Why should they then be forced, at 65, to sacrifice their gains for some obligatory red line in the sand on their value to the workforce? If you are fit, able and mentally challenging yourself, why wouldn’t you want to stay at work? After all, it’s not a coincidence that the rise in the age at which people retire voluntarily started to go up after the abolition of compulsory retirement in 2011.
Retiring at a later age in the UK can lead to an increase of 10.4% on your pension for each year of deferral - that’s as much as 50% in five years. Given the increases in health and wellbeing, and therefore slowing down the signs of ageing, the age of seventy could now be deemed a similar point to the age of sixty fifteen years ago in terms of future years.
The current figures suggest that a third of us can expect to reach the age of 100. This means that 20 million of us could face 35 years out of work if we decided to give up now. With the average cost of post-retirement living at £14,000 per year plus, that extra 50% could well be very necessary indeed to avoid poverty in the very final years of our lives.
There is increasing research that shows giving up work entirely can be detrimental to our mental and emotional wellbeing, leading to financial strain and loneliness.
Given that as many as half of women over the age of seventy claim to have experienced loneliness due to their increasing age - and many of these women are single - remaining at work provides a social benefit and structure to what might otherwise be very long days spent alone.

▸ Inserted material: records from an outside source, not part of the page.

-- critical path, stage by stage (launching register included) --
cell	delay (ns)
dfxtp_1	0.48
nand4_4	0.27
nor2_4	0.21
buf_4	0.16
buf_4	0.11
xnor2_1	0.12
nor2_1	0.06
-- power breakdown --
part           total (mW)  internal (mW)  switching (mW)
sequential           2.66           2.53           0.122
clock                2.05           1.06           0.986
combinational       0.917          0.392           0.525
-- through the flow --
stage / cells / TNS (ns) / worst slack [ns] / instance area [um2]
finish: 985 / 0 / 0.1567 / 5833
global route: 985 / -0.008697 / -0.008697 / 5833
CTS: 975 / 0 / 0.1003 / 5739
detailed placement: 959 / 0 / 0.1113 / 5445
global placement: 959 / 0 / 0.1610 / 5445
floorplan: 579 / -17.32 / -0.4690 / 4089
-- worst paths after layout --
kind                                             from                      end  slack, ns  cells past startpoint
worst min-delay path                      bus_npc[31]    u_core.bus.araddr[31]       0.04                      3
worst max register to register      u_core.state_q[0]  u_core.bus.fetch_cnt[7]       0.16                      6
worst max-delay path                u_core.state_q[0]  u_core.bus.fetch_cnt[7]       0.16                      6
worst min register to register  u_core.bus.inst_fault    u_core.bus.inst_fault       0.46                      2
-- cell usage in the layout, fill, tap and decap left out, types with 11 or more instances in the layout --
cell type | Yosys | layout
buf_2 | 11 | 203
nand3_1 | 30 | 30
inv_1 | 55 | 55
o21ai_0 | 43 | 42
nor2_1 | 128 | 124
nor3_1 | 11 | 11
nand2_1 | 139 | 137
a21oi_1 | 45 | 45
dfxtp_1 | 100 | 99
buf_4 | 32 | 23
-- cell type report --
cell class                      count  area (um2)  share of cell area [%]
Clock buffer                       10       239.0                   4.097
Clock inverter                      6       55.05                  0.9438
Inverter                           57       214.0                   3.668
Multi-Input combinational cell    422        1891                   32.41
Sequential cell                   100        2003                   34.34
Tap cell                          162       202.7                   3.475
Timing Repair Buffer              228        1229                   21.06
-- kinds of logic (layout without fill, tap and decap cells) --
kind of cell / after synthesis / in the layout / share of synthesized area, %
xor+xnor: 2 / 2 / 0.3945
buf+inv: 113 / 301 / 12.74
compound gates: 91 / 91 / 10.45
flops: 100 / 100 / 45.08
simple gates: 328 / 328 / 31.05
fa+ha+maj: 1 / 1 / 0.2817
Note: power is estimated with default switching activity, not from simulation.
[src/rtl/fix_msg_serializer.sv]
// FIX field serializer: emits "tag=value<SOH>" per accepted field and, on the last
// field of a message, the trailer "10=ddd<SOH>" carrying the byte sum mod 256.
module fix_msg_serializer #(
    parameter int          TAG_BYTES = 4,
    parameter int          VAL_BYTES = 16,
    parameter logic [7:0]  SOH       = 8'h01,
    parameter int          TLEN_W    = $clog2(TAG_BYTES + 1),
    parameter int          VLEN_W    = $clog2(VAL_BYTES + 1)
) (
    input  logic                   clk,
    input  logic                   rst,
    input  logic                   field_valid_i,
    output logic                   field_ready_o,
    input  logic [8*TAG_BYTES-1:0] tag_i,
    input  logic [TLEN_W-1:0]      tag_len_i,
    input  logic [8*VAL_BYTES-1:0] val_i,
    input  logic [VLEN_W-1:0]      val_len_i,
    input  logic                   last_i,
    input  logic                   abort_i,
    output logic [7:0]             data_o,
    output logic                   data_valid_o,
    input  logic                   data_ready_i,
    output logic                   eom_o,
    output logic [7:0]             checksum_o
);

    localparam int CNT_W = (TLEN_W > VLEN_W) ? TLEN_W : VLEN_W;

    localparam logic [3:0] S_IDLE  = 4'd0;
    localparam logic [3:0] S_TAG   = 4'd1;
    localparam logic [3:0] S_EQ    = 4'd2;
    localparam logic [3:0] S_VAL   = 4'd3;
    localparam logic [3:0] S_FSOH  = 4'd4;
    localparam logic [3:0] S_CK1   = 4'd5;
    localparam logic [3:0] S_CK0   = 4'd6;
    localparam logic [3:0] S_CKEQ  = 4'd7;
    localparam logic [3:0] S_CKD2  = 4'd8;
    localparam logic [3:0] S_CKD1  = 4'd9;
    localparam logic [3:0] S_CKD0  = 4'd10;
    localparam logic [3:0] S_CKSOH = 4'd11;

    localparam logic [7:0]        ASCII_0 = 8'h30;
    localparam logic [7:0]        ASCII_1 = 8'h31;
    localparam logic [7:0]        ASCII_EQ = 8'h3D;
    localparam logic [TLEN_W-1:0] TAG_MAX = TLEN_W'(TAG_BYTES);
    localparam logic [VLEN_W-1:0] VAL_MAX = VLEN_W'(VAL_BYTES);

    logic [3:0]             r_state;
    logic [8*TAG_BYTES-1:0] r_tag;
    logic [8*VAL_BYTES-1:0] r_val;
    logic [VLEN_W-1:0]      r_vlen;
    logic [CNT_W-1:0]       r_cnt;
    logic                   r_last;
    logic [7:0]             r_data;
    logic                   r_valid;
    logic                   r_eom;
    logic [7:0]             r_chk;

    logic [TLEN_W-1:0]      w_tlen;
    logic [VLEN_W-1:0]      w_vlen;
    logic                   w_accept;
    logic                   w_summed;

    always_comb begin
        w_tlen = tag_len_i;
        if (tag_len_i == '0)
            w_tlen = TLEN_W'(1);
        else if (tag_len_i > TAG_MAX)
            w_tlen = TAG_MAX;
        w_vlen = (val_len_i > VAL_MAX) ? VAL_MAX : val_len_i;
    end

    assign w_accept = r_valid & data_ready_i;
    assign w_summed = (r_state == S_TAG) || (r_state == S_EQ) ||
                      (r_state == S_VAL) || (r_state == S_FSOH);

    // r_tag/r_val shift right as bytes go out; r_cnt counts bytes still queued behind r_data
    always_ff @(posedge clk or negedge rst) begin
        if (!rst) begin
            r_state <= S_IDLE;
            r_tag   <= '0;
            r_val   <= '0;
            r_vlen  <= '0;
            r_cnt   <= '0;
            r_last  <= 1'b0;
            r_data  <= '0;
            r_valid <= 1'b0;
            r_eom   <= 1'b0;
            r_chk   <= '0;
        end else if (abort_i) begin
            r_state <= S_IDLE;
            r_valid <= 1'b0;
            r_eom   <= 1'b0;
            r_chk   <= '0;
        end else if (r_state == S_IDLE) begin
            if (field_valid_i) begin
                r_tag   <= tag_i >> 8;
                r_val   <= val_i;
                r_vlen  <= w_vlen;
                r_cnt   <= CNT_W'(w_tlen - TLEN_W'(1));
                r_last  <= last_i;
                r_data  <= tag_i[7:0];
                r_valid <= 1'b1;
                r_state <= S_TAG;
            end
        end else if (w_accept) begin
            if (w_summed)
                r_chk <= r_chk + r_data;
            case (r_state)
                S_TAG: begin
                    if (r_cnt != '0) begin
                        r_data <= r_tag[7:0];
                        r_tag  <= r_tag >> 8;
                        r_cnt  <= r_cnt - CNT_W'(1);
                    end else begin
                        r_data  <= ASCII_EQ;
                        r_state <= S_EQ;
                    end
                end
                S_EQ: begin
                    if (r_vlen == '0) begin
                        r_data  <= SOH;
                        r_state <= S_FSOH;
                    end else begin
                        r_data  <= r_val[7:0];
                        r_val   <= r_val >> 8;
                        r_cnt   <= CNT_W'(r_vlen - VLEN_W'(1));
                        r_state <= S_VAL;
                    end
                end
                S_VAL: begin
                    if (r_cnt != '0) begin
                        r_data <= r_val[7:0];
                        r_val  <= r_val >> 8;
                        r_cnt  <= r_cnt - CNT_W'(1);
                    end else begin
                        r_data  <= SOH;
                        r_state <= S_FSOH;
                    end
                end
                S_FSOH: begin
                    if (r_last) begin
                        r_data  <= ASCII_1;
                        r_state <= S_CK1;
                    end else begin
                        r_valid <= 1'b0;
                        r_state <= S_IDLE;
                    end
                end
                S_CK1: begin
                    r_data  <= ASCII_0;
                    r_state <= S_CK0;
                end
                S_CK0: begin
                    r_data  <= ASCII_EQ;
                    r_state <= S_CKEQ;
                end
                // r_chk already includes the final field SOH and stays frozen from here
                S_CKEQ: begin
                    r_data  <= ASCII_0 + r_chk / 8'd100;
                    r_state <= S_CKD2;
                end
                S_CKD2: begin
                    r_data  <= ASCII_0 + (r_chk / 8'd10) % 8'd10;
                    r_state <= S_CKD1;
                end
                S_CKD1: begin
                    r_data  <= ASCII_0 + r_chk % 8'd10;
                    r_state <= S_CKD0;
                end
                S_CKD0: begin
                    r_data  <= SOH;
                    r_eom   <= 1'b1;
                    r_state <= S_CKSOH;
                end
                S_CKSOH: begin
                    r_valid <= 1'b0;
                    r_eom   <= 1'b0;
                    r_chk   <= '0;
                    r_state <= S_IDLE;
                end
                default: begin
                    r_valid <= 1'b0;
                    r_eom   <= 1'b0;
                    r_state <= S_IDLE;
                end
            endcase
        end
    end

    assign field_ready_o = (r_state == S_IDLE);
    assign data_o        = r_data;
    assign data_valid_o  = r_valid;
    assign eom_o         = r_eom;
    assign checksum_o    = r_chk;

endmodule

What does concern me is the potential for ageism. I wrote a short while ago about the rise in women having surgery in their forties and fifties to render themselves ‘ageless’, through a fear that they would no longer be considered as ‘sharp’ or as valuable to their work teams.
If a woman at 45 years fears ageism, how should one at 65 years feel? We all know that, whilst compulsory retirement is no longer legal, there are other ways to undercut and undervalue a member of staff who is perceived to have outlived their workplace purpose.

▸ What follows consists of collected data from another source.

==> config.mk <==
export PLATFORM = sky130hd
export DESIGN_NAME = fetch_redirect_scheduler
export DESIGN_NICKNAME = d
export VERILOG_FILES = /design/src/rtl/fetch_redirect_scheduler.sv
export SDC_FILE = /design/constraint.sdc
export NUM_CORES = 1
export LEC_CHECK = 0
export ABC_CLOCK_PERIOD_IN_PS = 3050
export CAP_MARGIN = 10
export CORE_MARGIN = 2
export CORE_UTILIZATION = 41
export DETAILED_ROUTE_END_ITERATION = 6
export PLACE_DENSITY = 0.82
export RECOVER_POWER = 25
export SETUP_SLACK_MARGIN = 0.5
export SYNTH_ARGS = -nofsm -noshare
export SYNTH_HDL_FRONTEND = slang
export SYNTH_SLANG_ARGS = --single-unit
==> constraint.sdc <==
create_clock -name clk -period 3.05 [get_ports clk]
set_input_delay 0.305 -clock clk [delete_from_list [all_inputs] [get_ports clk]]
set_output_delay 0.305 -clock clk [all_outputs]
set_load 0.1 [all_outputs]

The average successful entrepreneur will study up to five hours a week to keep their minds sharp and their skills ahead of their competitors, and I think that everyone should be aiming for a similar figure as they get older.
Ensuring that you know the current trends in your marketplace, that your skills remain sharp and that you show a constant commitment to learning is far more relevant to any employer than a line-free face!

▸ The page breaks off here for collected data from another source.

--- config.mk ---
export PLATFORM = sky130hd
export DESIGN_NAME = axicb_slv_ooo_ctrl_flat
export DESIGN_NICKNAME = d
export VERILOG_FILES = /design/src/rtl/axicb_slv_ooo_ctrl_pkg.sv /design/src/rtl/axicb_slv_ooo_ctrl_if.sv /design/src/rtl/axicb_slv_ooo_ctrl_slot.sv /design/src/rtl/axicb_slv_ooo_ctrl.sv /design/src/flat_wrapper.sv
export SDC_FILE = /design/constraint.sdc
export NUM_CORES = 1
export LEC_CHECK = 0
export ABC_CLOCK_PERIOD_IN_PS = 5400
export BUFFER_PORTS_ARGS = -buffer_cell sky130_fd_sc_hd__buf_2
export CORE_MARGIN = 2
export CORE_UTILIZATION = 35
export DETAILED_ROUTE_END_ITERATION = 6
export PLACE_DENSITY = 0.53
export SLEW_MARGIN = 25
export SYNTH_ARGS = -nofsm -noshare
export SYNTH_HDL_FRONTEND = slang
export SYNTH_SLANG_ARGS = --single-unit
--- constraint.sdc ---
create_clock -name aclk -period 5.4 [get_ports aclk]
set_clock_uncertainty 0.05 [all_clocks]
set_input_delay 1.08 -clock aclk [delete_from_list [all_inputs] [get_ports aclk]]
set_output_delay 1.08 -clock aclk [all_outputs]
set_load 0.03 [all_outputs]
--- src/rtl/axicb_slv_ooo_ctrl_pkg.sv ---
// -----------------------------------------------------------------------------
// axicb_ooo_pkg
// Shared definitions for the slave-side completion reorder controller:
//   LEN_W      : width of the stored ALEN field
//   IDLE/BUSY  : FSM state encodings of the completion arbiter
//   slot_of()  : ID-to-slot hash (XOR with the master ID mask); callers cast
//                the result down to their slot index width.
// The per-slot entry struct lives in the top level because its field widths
// follow the module parameters (AXI_ID_W, SLV_NB).
// -----------------------------------------------------------------------------
package axicb_ooo_pkg;

   localparam int unsigned LEN_W = 8;

   localparam logic [0:0] IDLE = 1'b0;
   localparam logic [0:0] BUSY = 1'b1;

   function automatic logic [31:0] slot_of(input logic [31:0] id, input logic [31:0] mask);
      return id ^ mask;
   endfunction

endpackage

--- src/rtl/axicb_slv_ooo_ctrl_if.sv ---
// -----------------------------------------------------------------------------
// axicb_slv_ooo_ctrl_if
// Bundles the address-channel tracking, completion-arbiter and status signals
// of axicb_slv_ooo_ctrl.
//   slave  modport : controller view (address/completion inputs, grant outputs)
//   master modport : surrounding crossbar view
// Signals:
//   a_valid/a_ready/a_full/a_len/a_id/a_ix/a_mr : address channel tracking
//   c_en/c_grant/c_mr/c_len/c_id                : completion grant
//   c_valid/c_ready/c_last/c_ch                 : slave completion channels
//   c_lenerr                                    : beat count mismatch pulse
//   ostd_cnt                                    : outstanding entry count
// -----------------------------------------------------------------------------
interface axicb_slv_ooo_ctrl_if #(
   parameter int AXI_ID_W = 8,
   parameter int SLV_NB   = 4,
   parameter int NB_SLOT  = 4,
   parameter int ID_DEPTH = 4,
   parameter int CCH_W    = 8
);
   localparam int OSTD_W = $clog2(NB_SLOT*ID_DEPTH+1);

   logic                    a_valid;
   logic                    a_ready;
   logic                    a_full;
   logic [7:0]              a_len;
   logic [AXI_ID_W-1:0]     a_id;
   logic [SLV_NB-1:0]       a_ix;
   logic                    a_mr;
   logic                    c_en;
   logic [SLV_NB-1:0]       c_grant;
   logic                    c_mr;
   logic [7:0]              c_len;
   logic [AXI_ID_W-1:0]     c_id;
   logic [SLV_NB-1:0]       c_valid;
   logic                    c_ready;
   logic [SLV_NB-1:0]       c_last;
   logic [CCH_W*SLV_NB-1:0] c_ch;
   logic                    c_lenerr;
   logic [OSTD_W-1:0]       ostd_cnt;

   modport slave (
      input  a_valid, a_ready, a_len, a_id, a_ix, a_mr,
      input  c_en, c_valid, c_ready, c_last, c_ch,
      output a_full, c_grant, c_mr, c_len, c_id, c_lenerr, ostd_cnt
   );

   modport master (
      output a_valid, a_ready, a_len, a_id, a_ix, a_mr,
      output c_en, c_valid, c_ready, c_last, c_ch,
      input  a_full, c_grant, c_mr, c_len, c_id, c_lenerr, ostd_cnt
   );

endinterface

--- src/rtl/axicb_slv_ooo_ctrl_slot.sv ---
// -----------------------------------------------------------------------------
// axicb_ooo_slot
// One per-ID-slot queue: DEPTH-entry FIFO with an extra pointer MSB to tell
// full from empty. Push and pop in the same cycle are both performed; the
// caller only pushes into a full queue when it pops in the same cycle.
// Ports:
//   aclk, areset (async, active high), srst (sync clear)
//   push/din     : write an entry
//   pop          : retire the head entry
//   dout         : head entry (valid when !empty)
//   full/empty   : occupancy flags
// -----------------------------------------------------------------------------
module axicb_ooo_slot #(
   parameter int unsigned W     = 8,
   parameter int unsigned DEPTH = 4
) (
   input  logic         aclk,
   input  logic         areset,
   input  logic         srst,
   input  logic         push,
   input  logic         pop,
   input  logic [W-1:0] din,
   output logic [W-1:0] dout,
   output logic         full,
   output logic         empty
);
   localparam int unsigned AW = $clog2(DEPTH);

   logic [W-1:0] mem [DEPTH];
   logic [AW:0]  wptr;
   logic [AW:0]  rptr;

   assign empty = (wptr == rptr);
   assign full  = (wptr[AW] != rptr[AW]) && (wptr[AW-1:0] == rptr[AW-1:0]);
   assign dout  = mem[rptr[AW-1:0]];

   always_ff @(posedge aclk or posedge areset) begin
      if (areset) begin
         wptr <= '0;
         rptr <= '0;
      end else if (srst) begin
         wptr <= '0;
         rptr <= '0;
      end else begin
         if (push) wptr <= wptr + 1'b1;
         if (pop)  rptr <= rptr + 1'b1;
      end
   end

   // Storage needs no reset: an entry is only observed once the pointers say so.
   always_ff @(posedge aclk) begin
      if (push) mem[wptr[AW-1:0]] <= din;
   end

endmodule

--- src/rtl/axicb_slv_ooo_ctrl.sv ---
// -----------------------------------------------------------------------------
// axicb_slv_ooo_ctrl
// Per-master completion reorder controller on the crossbar slave side.
// Address attributes are queued per ID slot; a round-robin arbiter grants one
// slot at a time to the slave recorded at its queue head, and holds the grant
// for the whole burst. On the read path returned beats are counted against
// ALEN and a mismatch is flagged.
// Ports:
//   aclk   : clock
//   areset : asynchronous active-high reset
//   srst   : synchronous active-high clear (same effect as areset)
//   bus    : axicb_slv_ooo_ctrl_if.slave (address, completion, status)
// -----------------------------------------------------------------------------
module axicb_slv_ooo_ctrl
   import axicb_ooo_pkg::*;
#(
   parameter int          RD_PATH     = 0,
   parameter int          AXI_ID_W    = 8,
   parameter int          SLV_NB      = 4,
   parameter int          NB_SLOT     = 4,
   parameter int          ID_DEPTH    = 4,
   parameter int unsigned MST_ID_MASK = 'h00,
   parameter int          CCH_W       = 8
) (
   input  logic                  aclk,
   input  logic                  areset,
   input  logic                  srst,
   axicb_slv_ooo_ctrl_if.slave   bus
);
   localparam int unsigned SLOT_W = $clog2(NB_SLOT);
   localparam int unsigned OSTD_W = $clog2(NB_SLOT*ID_DEPTH+1);

   typedef logic [SLOT_W-1:0] slot_t;

   typedef struct packed {
      logic [LEN_W-1:0]    len;
      logic [SLV_NB-1:0]   ix;
      logic                mr;
      logic [AXI_ID_W-1:0] id;
   } ent_t;

   localparam int unsigned ENT_W = $bits(ent_t);

   ent_t               din;
   ent_t               head [NB_SLOT];
   ent_t               hd;
   logic [NB_SLOT-1:0] full;
   logic [NB_SLOT-1:0] empty;
   logic [NB_SLOT-1:0] push;
   logic [NB_SLOT-1:0] pop;
   logic [NB_SLOT-1:0] req;
   slot_t              ch_slot [SLV_NB];
   slot_t              a_slot;
   slot_t              g;
   slot_t              rr_ptr;
   slot_t              rr_idx;
   slot_t              sel;
   logic               found;
   logic [0:0]         state;
   logic [8:0]         beat_cnt;
   logic               lenerr;
   logic [OSTD_W-1:0]  ostd;
   logic               push_ok;
   logic               beat;
   logic               last_hit;
   logic               done;

   // ---------------------------------------------------------------- queues
   assign a_slot  = slot_t'(slot_of(32'(bus.a_id), 32'(MST_ID_MASK)));
   assign push_ok = bus.a_valid && bus.a_ready;

   always_comb begin
      din     = '0;
      din.len = (RD_PATH != 0) ? bus.a_len : '0;
      din.ix  = bus.a_ix;
      din.mr  = bus.a_mr;
      din.id  = bus.a_id;
   end

   for (genvar s = 0; s < NB_SLOT; s++) begin : g_slot
      // A full slot still takes a push in the cycle its head is retired.
      assign push[s] = push_ok && (a_slot == slot_t'(s)) && (!full[s] || pop[s]);
      assign pop[s]  = done && (g == slot_t'(s));

      axicb_ooo_slot #(
         .W     (ENT_W),
         .DEPTH (ID_DEPTH)
      ) u_slot (
         .aclk   (aclk),
         .areset (areset),
         .srst   (srst),
         .push   (push[s]),
         .pop    (pop[s]),
         .din    (din),
         .dout   (head[s]),
         .full   (full[s]),
         .empty  (empty[s])
      );
   end

   assign bus.a_full = full[a_slot];

   // ------------------------------------------------------------- requests
   always_comb begin
      for (int unsigned j = 0; j < SLV_NB; j++) begin
         ch_slot[j] = slot_t'(slot_of(32'(bus.c_ch[j*CCH_W +: AXI_ID_W]), 32'(MST_ID_MASK)));
      end
   end

   // A slot requests only when the slave named by its head entry presents a
   // completion whose ID hashes back to this slot.
   always_comb begin
      req = '0;
      for (int unsigned s = 0; s < NB_SLOT; s++) begin
         for (int unsigned j = 0; j < SLV_NB; j++) begin
            if (!empty[s] && head[s].ix[j] && bus.c_valid[j] && (ch_slot[j] == slot_t'(s)))
               req[s] = 1'b1;
         end
      end
   end

   // ---------------------------------------------------------- round robin
   always_comb begin
      sel    = rr_ptr;
      found  = 1'b0;
      rr_idx = rr_ptr;
      for (int unsigned k = 0; k < NB_SLOT; k++) begin
         rr_idx = rr_ptr + slot_t'(k);
         if (!found && req[rr_idx]) begin
            sel   = rr_idx;
            found = 1'b1;
         end
      end
   end

   // ----------------------------------------------------------- burst FSM
   assign hd       = head[g];
   assign beat     = (state == BUSY) && ((bus.c_valid & hd.ix) != '0) && bus.c_ready;
   assign last_hit = ((bus.c_last & hd.ix) != '0);
   assign done     = beat && last_hit;

   always_ff @(posedge aclk or posedge areset) begin
      if (areset) begin
         state    <= IDLE;
         g        <= '0;
         rr_ptr   <= '0;
         beat_cnt <= '0;
         lenerr   <= 1'b0;
      end else if (srst) begin
         state    <= IDLE;
         g        <= '0;
         rr_ptr   <= '0;
         beat_cnt <= '0;
         lenerr   <= 1'b0;
      end else begin
         lenerr <= 1'b0;
         case (state)
            IDLE: begin
               if (bus.c_en && found) begin
                  g     <= sel;
                  state <= BUSY;
               end
            end
            default: begin
               if (beat) begin
                  if (last_hit) begin
                     state    <= IDLE;
                     rr_ptr   <= slot_t'(g + 1'b1);
                     beat_cnt <= '0;
                     lenerr   <= (RD_PATH != 0) &&
                                 ((beat_cnt + 9'd1) != ({1'b0, hd.len} + 9'd1));
                  end else if (RD_PATH != 0) begin
                     beat_cnt <= beat_cnt + 9'd1;
                  end
               end
            end
         endcase
      end
   end

   // --------------------------------------------------------- outstanding
   always_ff @(posedge aclk or posedge areset) begin
      if (areset) begin
         ostd <= '0;
      end else if (srst) begin
         ostd <= '0;
      end else begin
         case ({|push, |pop})
            2'b10:   ostd <= ostd + 1'b1;
            2'b01:   ostd <= ostd - 1'b1;
            default: ostd <= ostd;
         endcase
      end
   end

   // -------------------------------------------------------------- outputs
   assign bus.c_grant  = (state == BUSY) ? hd.ix : '0;
   assign bus.c_id     = (state == BUSY) ? hd.id : '0;
   assign bus.c_mr     = (state == BUSY) ? hd.mr : 1'b0;
   assign bus.c_len    = ((state == BUSY) && (RD_PATH != 0)) ? hd.len : '0;
   assign bus.c_lenerr = lenerr;
   assign bus.ostd_cnt = ostd;

endmodule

Health is usually the primary concern with older staff. Will they be forgetful, taking days off or just a liability? On a personal level I know that this isn’t the case. For example, my husband’s aunt for example often joins me on my runs - at 79 she is a marathon runner with no intention of giving up, and she has only just retired as a psychotherapist with a successful practice.
In a series on ageing in The Guardian, a Doctor Davies shared his experiences with the 60 somethings turning up (from work and vigorous fitness regimes) with aches and pains that they were stunned to discover might be caused by ageing! We simply don’t get older until much later these days.
If that means we want, and certainly can, do our jobs until we’re ready to choose otherwise, then I say, why shouldn’t we? As for me - well I’ll stop work when I say so - not when society feels I should!